--- START ---
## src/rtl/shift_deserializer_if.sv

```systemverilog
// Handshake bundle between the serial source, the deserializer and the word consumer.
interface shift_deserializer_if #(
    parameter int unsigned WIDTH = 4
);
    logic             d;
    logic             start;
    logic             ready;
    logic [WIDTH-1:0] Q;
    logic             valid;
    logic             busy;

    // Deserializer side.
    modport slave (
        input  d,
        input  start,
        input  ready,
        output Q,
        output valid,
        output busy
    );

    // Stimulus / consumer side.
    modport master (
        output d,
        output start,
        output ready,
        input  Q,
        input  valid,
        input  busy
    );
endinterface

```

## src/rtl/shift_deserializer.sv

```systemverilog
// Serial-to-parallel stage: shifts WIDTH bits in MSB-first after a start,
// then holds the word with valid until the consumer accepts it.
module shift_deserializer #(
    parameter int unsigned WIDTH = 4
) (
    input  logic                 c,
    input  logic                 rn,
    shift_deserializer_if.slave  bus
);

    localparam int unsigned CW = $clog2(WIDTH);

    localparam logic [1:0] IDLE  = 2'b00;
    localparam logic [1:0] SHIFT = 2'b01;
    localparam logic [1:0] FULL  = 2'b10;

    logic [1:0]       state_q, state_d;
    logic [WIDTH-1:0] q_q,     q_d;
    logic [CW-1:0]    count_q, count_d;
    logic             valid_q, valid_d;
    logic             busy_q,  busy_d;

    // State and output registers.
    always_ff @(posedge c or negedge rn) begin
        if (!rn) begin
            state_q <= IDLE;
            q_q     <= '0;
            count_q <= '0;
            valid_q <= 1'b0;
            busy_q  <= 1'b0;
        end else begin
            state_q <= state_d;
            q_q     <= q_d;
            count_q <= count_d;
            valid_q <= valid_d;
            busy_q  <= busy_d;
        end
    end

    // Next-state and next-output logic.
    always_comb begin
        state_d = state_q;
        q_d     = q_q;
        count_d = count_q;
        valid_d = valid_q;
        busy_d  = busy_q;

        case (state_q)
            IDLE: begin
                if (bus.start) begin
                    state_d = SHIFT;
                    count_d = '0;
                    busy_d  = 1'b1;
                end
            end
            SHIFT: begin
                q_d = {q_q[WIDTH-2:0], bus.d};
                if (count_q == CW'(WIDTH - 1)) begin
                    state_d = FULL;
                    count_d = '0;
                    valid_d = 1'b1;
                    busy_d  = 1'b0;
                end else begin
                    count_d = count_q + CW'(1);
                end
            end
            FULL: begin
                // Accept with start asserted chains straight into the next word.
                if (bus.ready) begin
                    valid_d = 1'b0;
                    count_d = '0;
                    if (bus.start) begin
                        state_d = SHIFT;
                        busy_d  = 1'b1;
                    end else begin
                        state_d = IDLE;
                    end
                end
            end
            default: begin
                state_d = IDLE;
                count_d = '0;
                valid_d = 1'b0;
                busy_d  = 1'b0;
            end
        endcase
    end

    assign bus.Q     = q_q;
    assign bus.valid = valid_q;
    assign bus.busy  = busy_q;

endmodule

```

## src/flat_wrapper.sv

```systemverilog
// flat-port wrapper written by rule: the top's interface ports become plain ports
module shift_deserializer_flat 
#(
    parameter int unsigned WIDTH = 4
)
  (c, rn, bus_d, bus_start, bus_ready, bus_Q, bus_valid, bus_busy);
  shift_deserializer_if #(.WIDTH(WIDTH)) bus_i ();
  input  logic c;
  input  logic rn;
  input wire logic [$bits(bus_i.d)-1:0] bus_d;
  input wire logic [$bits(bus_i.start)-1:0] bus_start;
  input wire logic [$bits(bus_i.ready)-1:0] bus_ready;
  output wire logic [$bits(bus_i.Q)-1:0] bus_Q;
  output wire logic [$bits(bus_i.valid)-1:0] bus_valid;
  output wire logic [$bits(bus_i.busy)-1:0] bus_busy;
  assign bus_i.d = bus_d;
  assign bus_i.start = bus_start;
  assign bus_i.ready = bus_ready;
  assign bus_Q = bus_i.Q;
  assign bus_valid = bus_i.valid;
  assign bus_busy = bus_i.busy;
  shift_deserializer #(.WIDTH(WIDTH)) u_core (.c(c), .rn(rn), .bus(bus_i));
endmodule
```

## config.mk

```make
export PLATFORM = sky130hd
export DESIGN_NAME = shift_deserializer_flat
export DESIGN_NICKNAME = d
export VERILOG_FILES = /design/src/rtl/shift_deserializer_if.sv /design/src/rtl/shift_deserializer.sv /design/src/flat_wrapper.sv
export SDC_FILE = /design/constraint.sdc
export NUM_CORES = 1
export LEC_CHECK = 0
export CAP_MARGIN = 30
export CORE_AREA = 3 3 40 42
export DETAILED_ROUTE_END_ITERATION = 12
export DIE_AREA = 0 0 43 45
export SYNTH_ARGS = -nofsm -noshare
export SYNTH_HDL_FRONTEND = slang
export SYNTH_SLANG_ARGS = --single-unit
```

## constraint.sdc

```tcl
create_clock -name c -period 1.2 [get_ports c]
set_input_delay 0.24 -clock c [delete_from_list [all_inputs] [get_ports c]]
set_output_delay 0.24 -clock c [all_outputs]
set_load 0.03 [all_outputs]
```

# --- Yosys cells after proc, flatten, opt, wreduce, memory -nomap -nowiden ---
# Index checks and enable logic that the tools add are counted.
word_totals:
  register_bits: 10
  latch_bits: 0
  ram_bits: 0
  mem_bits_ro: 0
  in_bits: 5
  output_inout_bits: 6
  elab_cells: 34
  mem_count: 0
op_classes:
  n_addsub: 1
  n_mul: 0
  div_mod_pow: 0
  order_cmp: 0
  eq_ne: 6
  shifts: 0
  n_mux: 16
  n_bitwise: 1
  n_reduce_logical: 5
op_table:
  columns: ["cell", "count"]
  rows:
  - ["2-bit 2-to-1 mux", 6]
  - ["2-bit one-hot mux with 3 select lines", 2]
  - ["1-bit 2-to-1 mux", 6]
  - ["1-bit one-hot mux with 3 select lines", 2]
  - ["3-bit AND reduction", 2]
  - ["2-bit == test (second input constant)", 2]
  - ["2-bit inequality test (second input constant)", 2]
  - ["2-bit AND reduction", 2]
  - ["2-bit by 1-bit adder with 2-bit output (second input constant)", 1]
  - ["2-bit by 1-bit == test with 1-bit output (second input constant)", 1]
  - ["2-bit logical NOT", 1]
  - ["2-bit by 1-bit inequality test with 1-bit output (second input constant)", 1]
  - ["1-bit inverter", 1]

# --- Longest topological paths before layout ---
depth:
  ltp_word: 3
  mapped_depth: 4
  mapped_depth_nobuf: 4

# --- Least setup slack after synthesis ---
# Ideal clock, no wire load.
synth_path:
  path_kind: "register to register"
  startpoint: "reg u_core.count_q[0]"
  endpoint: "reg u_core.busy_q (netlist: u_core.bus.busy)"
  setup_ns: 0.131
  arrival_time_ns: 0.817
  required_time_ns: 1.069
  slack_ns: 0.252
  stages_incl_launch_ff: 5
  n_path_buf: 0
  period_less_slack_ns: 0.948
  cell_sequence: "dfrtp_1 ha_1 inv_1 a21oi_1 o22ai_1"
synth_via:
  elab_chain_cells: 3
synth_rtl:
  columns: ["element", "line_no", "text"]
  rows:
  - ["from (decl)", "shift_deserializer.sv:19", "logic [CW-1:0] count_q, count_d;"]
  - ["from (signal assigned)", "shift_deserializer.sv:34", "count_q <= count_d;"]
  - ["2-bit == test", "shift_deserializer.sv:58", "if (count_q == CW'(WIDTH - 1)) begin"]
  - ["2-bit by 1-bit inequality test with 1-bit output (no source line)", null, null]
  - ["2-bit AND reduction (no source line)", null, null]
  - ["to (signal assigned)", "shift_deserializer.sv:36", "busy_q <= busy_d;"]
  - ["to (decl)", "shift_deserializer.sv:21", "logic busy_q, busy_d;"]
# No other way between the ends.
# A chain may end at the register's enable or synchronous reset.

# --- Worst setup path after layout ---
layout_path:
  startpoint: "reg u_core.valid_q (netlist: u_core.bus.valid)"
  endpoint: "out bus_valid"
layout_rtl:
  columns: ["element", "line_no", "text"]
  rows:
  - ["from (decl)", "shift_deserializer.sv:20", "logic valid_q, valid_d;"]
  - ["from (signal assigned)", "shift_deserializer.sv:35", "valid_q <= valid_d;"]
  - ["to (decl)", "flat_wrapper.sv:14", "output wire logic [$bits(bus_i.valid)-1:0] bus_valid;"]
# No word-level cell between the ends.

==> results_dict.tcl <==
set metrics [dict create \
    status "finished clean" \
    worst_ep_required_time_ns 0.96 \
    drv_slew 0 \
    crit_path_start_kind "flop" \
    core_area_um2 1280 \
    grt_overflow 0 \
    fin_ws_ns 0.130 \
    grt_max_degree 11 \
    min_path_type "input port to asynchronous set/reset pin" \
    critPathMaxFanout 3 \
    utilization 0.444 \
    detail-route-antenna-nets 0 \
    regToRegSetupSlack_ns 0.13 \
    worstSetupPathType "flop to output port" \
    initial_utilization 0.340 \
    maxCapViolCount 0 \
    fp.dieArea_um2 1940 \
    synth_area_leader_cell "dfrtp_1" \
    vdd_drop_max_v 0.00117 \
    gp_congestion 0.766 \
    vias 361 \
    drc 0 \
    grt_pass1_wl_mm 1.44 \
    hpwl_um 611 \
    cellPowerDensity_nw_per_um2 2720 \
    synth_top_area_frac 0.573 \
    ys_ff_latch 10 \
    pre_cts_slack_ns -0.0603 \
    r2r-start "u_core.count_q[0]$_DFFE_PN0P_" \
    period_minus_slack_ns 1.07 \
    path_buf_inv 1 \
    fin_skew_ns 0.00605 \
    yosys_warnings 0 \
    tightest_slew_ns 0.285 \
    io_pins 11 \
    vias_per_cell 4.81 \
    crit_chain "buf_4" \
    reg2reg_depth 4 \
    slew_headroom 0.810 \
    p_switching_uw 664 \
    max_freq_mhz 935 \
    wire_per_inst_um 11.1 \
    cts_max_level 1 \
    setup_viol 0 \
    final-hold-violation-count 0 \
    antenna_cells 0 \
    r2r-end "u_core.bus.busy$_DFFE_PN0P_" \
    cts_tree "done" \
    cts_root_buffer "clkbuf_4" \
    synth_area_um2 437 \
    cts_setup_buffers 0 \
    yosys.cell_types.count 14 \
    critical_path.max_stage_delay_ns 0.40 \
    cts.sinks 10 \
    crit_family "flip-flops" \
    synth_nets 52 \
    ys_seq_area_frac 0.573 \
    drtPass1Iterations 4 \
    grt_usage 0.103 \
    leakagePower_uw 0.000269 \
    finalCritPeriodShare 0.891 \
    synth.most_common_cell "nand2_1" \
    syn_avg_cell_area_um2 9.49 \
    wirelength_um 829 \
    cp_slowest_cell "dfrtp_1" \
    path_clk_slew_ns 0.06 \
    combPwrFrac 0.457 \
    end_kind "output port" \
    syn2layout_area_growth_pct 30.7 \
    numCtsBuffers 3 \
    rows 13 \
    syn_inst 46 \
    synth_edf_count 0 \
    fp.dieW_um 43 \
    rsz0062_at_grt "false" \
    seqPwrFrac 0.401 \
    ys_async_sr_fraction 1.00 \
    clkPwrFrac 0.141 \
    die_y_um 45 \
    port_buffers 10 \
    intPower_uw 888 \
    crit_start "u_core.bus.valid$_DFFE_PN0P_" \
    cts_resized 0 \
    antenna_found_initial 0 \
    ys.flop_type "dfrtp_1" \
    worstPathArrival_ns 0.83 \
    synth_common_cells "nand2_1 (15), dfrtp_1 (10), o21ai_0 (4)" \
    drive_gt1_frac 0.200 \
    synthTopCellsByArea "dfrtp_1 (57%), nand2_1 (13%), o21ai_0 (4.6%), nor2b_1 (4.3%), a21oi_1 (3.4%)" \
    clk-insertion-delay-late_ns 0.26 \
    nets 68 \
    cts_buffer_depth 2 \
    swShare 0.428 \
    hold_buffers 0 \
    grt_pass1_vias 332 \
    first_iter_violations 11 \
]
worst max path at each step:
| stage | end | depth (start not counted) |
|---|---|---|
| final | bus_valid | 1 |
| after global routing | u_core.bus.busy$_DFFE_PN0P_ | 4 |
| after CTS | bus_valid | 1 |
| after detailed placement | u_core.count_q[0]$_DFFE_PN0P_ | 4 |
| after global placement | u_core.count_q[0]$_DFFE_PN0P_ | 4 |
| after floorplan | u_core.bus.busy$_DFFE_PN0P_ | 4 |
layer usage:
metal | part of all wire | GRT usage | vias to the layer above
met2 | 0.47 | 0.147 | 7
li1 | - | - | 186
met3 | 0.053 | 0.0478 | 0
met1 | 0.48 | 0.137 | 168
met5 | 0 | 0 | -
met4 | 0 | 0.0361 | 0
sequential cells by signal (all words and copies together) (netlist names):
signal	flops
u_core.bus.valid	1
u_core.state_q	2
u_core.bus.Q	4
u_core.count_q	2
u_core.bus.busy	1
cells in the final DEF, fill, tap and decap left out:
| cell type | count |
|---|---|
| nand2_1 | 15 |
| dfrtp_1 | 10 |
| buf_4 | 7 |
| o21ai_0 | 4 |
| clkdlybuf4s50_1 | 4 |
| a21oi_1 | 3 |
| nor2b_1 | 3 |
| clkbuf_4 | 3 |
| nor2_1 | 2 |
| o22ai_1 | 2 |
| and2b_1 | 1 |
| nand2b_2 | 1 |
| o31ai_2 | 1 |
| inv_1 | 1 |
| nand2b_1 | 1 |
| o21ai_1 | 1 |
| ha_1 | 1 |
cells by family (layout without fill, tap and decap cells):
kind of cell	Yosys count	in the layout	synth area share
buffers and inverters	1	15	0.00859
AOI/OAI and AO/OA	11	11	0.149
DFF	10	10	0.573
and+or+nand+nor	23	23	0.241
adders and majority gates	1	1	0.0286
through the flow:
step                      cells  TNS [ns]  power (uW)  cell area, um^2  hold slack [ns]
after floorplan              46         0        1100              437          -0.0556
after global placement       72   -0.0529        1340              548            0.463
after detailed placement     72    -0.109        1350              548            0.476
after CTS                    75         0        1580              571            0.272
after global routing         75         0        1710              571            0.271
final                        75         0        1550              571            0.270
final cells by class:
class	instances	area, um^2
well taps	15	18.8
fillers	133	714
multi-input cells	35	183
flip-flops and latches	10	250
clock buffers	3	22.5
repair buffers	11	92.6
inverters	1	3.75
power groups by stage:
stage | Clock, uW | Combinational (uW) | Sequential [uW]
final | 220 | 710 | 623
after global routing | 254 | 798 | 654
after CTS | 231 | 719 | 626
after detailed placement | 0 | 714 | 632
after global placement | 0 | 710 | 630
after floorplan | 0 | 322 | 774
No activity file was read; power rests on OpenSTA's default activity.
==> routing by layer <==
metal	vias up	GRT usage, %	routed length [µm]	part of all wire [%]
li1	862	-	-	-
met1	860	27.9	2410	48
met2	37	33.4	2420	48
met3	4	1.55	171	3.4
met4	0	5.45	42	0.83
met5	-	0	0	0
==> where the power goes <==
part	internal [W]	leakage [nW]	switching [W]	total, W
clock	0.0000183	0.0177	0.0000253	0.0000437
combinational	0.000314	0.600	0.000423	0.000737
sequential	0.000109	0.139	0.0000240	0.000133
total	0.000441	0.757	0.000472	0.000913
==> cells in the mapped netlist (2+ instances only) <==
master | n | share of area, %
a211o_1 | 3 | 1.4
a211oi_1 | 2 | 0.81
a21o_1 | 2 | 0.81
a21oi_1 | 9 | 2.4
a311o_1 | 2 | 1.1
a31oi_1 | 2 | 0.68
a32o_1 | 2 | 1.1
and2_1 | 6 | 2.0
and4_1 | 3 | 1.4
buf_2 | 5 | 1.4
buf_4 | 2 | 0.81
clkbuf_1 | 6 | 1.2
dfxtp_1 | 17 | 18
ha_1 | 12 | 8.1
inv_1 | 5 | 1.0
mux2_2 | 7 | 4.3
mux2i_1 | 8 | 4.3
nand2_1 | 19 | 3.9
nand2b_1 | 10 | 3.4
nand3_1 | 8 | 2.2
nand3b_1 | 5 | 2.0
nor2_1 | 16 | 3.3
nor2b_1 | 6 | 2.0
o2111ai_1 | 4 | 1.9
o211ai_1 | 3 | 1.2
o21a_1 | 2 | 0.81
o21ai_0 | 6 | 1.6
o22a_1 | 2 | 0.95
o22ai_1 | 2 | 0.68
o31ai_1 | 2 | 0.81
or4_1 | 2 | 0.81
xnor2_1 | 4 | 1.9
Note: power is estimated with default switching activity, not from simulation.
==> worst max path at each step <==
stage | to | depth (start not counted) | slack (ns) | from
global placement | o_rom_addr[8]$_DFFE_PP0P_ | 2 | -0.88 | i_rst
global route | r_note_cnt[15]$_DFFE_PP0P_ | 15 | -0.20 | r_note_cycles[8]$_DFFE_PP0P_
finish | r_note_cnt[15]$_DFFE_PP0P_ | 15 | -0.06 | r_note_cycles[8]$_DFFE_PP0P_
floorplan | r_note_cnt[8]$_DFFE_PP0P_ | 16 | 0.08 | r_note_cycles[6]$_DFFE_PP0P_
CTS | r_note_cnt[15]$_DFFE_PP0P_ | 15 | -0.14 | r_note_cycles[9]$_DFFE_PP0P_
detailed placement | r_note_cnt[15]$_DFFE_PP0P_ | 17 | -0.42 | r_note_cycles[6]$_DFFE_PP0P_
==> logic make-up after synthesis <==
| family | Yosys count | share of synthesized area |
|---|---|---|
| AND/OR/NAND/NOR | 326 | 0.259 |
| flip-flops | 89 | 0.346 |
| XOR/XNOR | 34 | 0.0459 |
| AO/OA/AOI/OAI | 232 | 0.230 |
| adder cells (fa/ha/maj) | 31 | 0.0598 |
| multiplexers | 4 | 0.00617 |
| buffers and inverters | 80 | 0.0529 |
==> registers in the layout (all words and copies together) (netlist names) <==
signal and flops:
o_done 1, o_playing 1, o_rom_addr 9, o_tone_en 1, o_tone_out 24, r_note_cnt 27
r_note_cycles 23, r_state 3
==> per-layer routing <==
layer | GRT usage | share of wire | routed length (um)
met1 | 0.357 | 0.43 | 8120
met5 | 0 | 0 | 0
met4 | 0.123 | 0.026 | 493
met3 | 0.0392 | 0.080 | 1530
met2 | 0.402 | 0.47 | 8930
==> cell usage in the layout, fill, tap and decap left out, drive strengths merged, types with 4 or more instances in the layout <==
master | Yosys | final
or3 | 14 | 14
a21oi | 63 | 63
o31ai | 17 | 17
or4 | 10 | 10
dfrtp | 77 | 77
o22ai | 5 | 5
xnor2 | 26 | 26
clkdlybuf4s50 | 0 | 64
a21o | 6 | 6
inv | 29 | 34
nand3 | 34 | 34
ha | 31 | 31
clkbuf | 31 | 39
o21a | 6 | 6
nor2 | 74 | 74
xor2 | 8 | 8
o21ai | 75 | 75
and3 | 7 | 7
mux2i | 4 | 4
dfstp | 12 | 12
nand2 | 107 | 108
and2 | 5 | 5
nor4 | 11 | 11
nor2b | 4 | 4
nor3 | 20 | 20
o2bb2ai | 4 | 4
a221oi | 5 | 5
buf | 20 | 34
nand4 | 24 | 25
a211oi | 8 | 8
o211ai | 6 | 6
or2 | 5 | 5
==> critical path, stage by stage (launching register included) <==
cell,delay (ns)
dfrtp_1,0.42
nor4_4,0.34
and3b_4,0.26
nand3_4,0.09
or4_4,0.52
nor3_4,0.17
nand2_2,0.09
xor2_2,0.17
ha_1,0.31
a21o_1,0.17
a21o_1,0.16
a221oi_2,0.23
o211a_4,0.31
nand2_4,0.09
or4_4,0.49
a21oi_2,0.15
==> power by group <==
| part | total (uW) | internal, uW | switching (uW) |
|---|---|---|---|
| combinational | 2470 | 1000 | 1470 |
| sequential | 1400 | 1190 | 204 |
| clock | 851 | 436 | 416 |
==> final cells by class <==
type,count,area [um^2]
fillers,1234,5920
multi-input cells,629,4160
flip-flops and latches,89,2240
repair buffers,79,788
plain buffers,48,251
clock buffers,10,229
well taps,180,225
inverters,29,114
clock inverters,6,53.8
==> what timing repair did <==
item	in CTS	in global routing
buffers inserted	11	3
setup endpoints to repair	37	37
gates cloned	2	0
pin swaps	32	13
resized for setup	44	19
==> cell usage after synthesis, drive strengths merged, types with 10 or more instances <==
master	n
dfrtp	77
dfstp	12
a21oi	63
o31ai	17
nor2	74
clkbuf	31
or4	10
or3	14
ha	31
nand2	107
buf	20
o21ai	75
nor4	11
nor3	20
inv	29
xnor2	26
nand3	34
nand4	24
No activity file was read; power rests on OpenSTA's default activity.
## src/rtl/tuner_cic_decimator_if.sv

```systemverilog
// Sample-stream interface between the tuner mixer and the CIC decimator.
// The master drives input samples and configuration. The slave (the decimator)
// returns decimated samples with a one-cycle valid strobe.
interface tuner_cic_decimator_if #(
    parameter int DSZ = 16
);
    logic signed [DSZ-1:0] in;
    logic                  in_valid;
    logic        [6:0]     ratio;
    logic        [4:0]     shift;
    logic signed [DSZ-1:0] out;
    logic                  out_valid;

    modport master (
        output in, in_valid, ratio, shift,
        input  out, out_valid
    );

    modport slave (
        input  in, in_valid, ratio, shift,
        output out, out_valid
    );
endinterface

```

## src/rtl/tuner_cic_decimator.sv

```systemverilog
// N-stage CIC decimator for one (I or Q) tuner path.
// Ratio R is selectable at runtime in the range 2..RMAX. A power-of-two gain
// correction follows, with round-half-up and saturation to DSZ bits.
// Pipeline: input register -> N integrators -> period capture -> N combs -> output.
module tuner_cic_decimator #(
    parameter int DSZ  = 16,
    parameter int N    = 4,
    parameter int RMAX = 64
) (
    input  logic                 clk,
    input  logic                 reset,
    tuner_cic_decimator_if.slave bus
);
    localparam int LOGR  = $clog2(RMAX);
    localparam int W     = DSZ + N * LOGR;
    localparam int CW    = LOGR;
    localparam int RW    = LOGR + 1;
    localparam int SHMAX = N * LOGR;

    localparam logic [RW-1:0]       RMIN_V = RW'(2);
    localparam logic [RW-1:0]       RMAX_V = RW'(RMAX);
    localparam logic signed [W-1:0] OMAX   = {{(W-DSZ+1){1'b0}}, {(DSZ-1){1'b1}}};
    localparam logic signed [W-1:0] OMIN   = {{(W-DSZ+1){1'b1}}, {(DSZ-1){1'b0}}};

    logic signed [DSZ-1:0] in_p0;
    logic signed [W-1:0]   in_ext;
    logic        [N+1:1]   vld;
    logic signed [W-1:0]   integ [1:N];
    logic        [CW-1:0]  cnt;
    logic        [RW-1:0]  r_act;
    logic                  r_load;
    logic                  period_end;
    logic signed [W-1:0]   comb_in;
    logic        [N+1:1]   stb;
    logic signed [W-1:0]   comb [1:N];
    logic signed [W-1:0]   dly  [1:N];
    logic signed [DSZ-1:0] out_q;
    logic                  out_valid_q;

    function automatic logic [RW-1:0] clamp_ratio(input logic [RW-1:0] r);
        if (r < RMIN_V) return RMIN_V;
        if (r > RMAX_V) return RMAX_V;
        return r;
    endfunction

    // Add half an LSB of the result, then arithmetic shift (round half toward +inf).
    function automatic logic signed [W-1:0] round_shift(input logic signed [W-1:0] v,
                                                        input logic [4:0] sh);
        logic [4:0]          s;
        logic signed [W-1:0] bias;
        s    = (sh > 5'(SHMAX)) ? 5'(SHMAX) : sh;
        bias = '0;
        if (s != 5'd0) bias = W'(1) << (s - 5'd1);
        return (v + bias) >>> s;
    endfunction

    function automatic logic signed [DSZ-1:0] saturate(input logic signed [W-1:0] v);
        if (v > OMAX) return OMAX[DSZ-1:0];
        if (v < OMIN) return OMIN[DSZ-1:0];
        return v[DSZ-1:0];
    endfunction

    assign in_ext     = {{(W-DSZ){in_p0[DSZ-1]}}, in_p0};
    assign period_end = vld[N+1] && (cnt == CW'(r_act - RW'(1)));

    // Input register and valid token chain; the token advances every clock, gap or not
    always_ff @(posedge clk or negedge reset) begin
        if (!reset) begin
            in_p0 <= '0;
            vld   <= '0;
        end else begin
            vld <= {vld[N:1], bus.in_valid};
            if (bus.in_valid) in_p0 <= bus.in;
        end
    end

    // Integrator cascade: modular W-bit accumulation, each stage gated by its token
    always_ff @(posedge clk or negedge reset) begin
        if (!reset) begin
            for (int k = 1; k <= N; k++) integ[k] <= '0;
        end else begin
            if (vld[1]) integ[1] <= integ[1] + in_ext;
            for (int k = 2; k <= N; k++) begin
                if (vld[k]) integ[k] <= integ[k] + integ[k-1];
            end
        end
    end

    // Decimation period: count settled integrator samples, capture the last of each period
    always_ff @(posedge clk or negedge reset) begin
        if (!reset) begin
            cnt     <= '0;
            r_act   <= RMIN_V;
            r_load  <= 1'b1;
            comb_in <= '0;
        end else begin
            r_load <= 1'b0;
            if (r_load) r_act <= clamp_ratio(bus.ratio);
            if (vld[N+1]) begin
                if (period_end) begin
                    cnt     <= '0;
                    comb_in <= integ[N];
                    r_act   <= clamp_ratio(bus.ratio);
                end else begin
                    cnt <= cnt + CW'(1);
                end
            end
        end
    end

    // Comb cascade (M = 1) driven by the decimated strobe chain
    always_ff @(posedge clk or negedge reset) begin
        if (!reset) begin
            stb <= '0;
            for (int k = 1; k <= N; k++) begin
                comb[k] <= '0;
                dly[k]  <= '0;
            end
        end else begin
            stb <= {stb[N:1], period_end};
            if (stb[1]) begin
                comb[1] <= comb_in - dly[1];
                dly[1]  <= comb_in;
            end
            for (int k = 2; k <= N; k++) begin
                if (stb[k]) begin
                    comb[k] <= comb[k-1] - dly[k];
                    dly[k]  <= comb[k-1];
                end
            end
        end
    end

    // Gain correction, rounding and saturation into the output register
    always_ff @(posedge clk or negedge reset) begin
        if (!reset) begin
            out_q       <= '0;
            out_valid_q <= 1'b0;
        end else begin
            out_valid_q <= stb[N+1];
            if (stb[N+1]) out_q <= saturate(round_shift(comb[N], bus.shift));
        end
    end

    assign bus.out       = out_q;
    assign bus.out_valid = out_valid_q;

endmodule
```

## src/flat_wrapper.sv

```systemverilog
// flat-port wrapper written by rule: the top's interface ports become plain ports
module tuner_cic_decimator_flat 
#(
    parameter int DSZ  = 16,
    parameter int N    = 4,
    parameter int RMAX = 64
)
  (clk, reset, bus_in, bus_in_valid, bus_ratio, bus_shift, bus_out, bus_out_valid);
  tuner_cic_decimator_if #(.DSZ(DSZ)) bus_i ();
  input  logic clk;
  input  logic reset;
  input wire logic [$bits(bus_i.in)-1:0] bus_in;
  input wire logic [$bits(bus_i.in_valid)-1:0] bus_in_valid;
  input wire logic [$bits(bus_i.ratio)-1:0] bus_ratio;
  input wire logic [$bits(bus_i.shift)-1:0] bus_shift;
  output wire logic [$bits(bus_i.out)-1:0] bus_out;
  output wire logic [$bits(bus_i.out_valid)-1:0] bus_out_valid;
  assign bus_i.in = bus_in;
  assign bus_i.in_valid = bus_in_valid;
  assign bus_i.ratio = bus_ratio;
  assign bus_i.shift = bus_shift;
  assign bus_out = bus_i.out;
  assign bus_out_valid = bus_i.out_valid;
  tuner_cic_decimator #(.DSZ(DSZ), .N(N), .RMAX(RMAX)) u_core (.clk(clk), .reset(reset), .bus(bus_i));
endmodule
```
--- END ---
**PROBLEM DESCRIPTION**. Write down, word for word, the lines above from the one containing "clkbuf_1 | 6 | 1.2" through the one containing "inv | 29 | 34", both ends included.

**RESULT FOR THIS TASK**.
clkbuf_1 | 6 | 1.2
dfxtp_1 | 17 | 18
ha_1 | 12 | 8.1
inv_1 | 5 | 1.0
mux2_2 | 7 | 4.3
mux2i_1 | 8 | 4.3
nand2_1 | 19 | 3.9
nand2b_1 | 10 | 3.4
nand3_1 | 8 | 2.2
nand3b_1 | 5 | 2.0
nor2_1 | 16 | 3.3
nor2b_1 | 6 | 2.0
o2111ai_1 | 4 | 1.9
o211ai_1 | 3 | 1.2
o21a_1 | 2 | 0.81
o21ai_0 | 6 | 1.6
o22a_1 | 2 | 0.95
o22ai_1 | 2 | 0.68
o31ai_1 | 2 | 0.81
or4_1 | 2 | 0.81
xnor2_1 | 4 | 1.9
Note: power is estimated with default switching activity, not from simulation.
==> worst max path at each step <==
stage | to | depth (start not counted) | slack (ns) | from
global placement | o_rom_addr[8]$_DFFE_PP0P_ | 2 | -0.88 | i_rst
global route | r_note_cnt[15]$_DFFE_PP0P_ | 15 | -0.20 | r_note_cycles[8]$_DFFE_PP0P_
finish | r_note_cnt[15]$_DFFE_PP0P_ | 15 | -0.06 | r_note_cycles[8]$_DFFE_PP0P_
floorplan | r_note_cnt[8]$_DFFE_PP0P_ | 16 | 0.08 | r_note_cycles[6]$_DFFE_PP0P_
CTS | r_note_cnt[15]$_DFFE_PP0P_ | 15 | -0.14 | r_note_cycles[9]$_DFFE_PP0P_
detailed placement | r_note_cnt[15]$_DFFE_PP0P_ | 17 | -0.42 | r_note_cycles[6]$_DFFE_PP0P_
==> logic make-up after synthesis <==
| family | Yosys count | share of synthesized area |
|---|---|---|
| AND/OR/NAND/NOR | 326 | 0.259 |
| flip-flops | 89 | 0.346 |
| XOR/XNOR | 34 | 0.0459 |
| AO/OA/AOI/OAI | 232 | 0.230 |
| adder cells (fa/ha/maj) | 31 | 0.0598 |
| multiplexers | 4 | 0.00617 |
| buffers and inverters | 80 | 0.0529 |
==> registers in the layout (all words and copies together) (netlist names) <==
signal and flops:
o_done 1, o_playing 1, o_rom_addr 9, o_tone_en 1, o_tone_out 24, r_note_cnt 27
r_note_cycles 23, r_state 3
==> per-layer routing <==
layer | GRT usage | share of wire | routed length (um)
met1 | 0.357 | 0.43 | 8120
met5 | 0 | 0 | 0
met4 | 0.123 | 0.026 | 493
met3 | 0.0392 | 0.080 | 1530
met2 | 0.402 | 0.47 | 8930
==> cell usage in the layout, fill, tap and decap left out, drive strengths merged, types with 4 or more instances in the layout <==
master | Yosys | final
or3 | 14 | 14
a21oi | 63 | 63
o31ai | 17 | 17
or4 | 10 | 10
dfrtp | 77 | 77
o22ai | 5 | 5
xnor2 | 26 | 26
clkdlybuf4s50 | 0 | 64
a21o | 6 | 6
inv | 29 | 34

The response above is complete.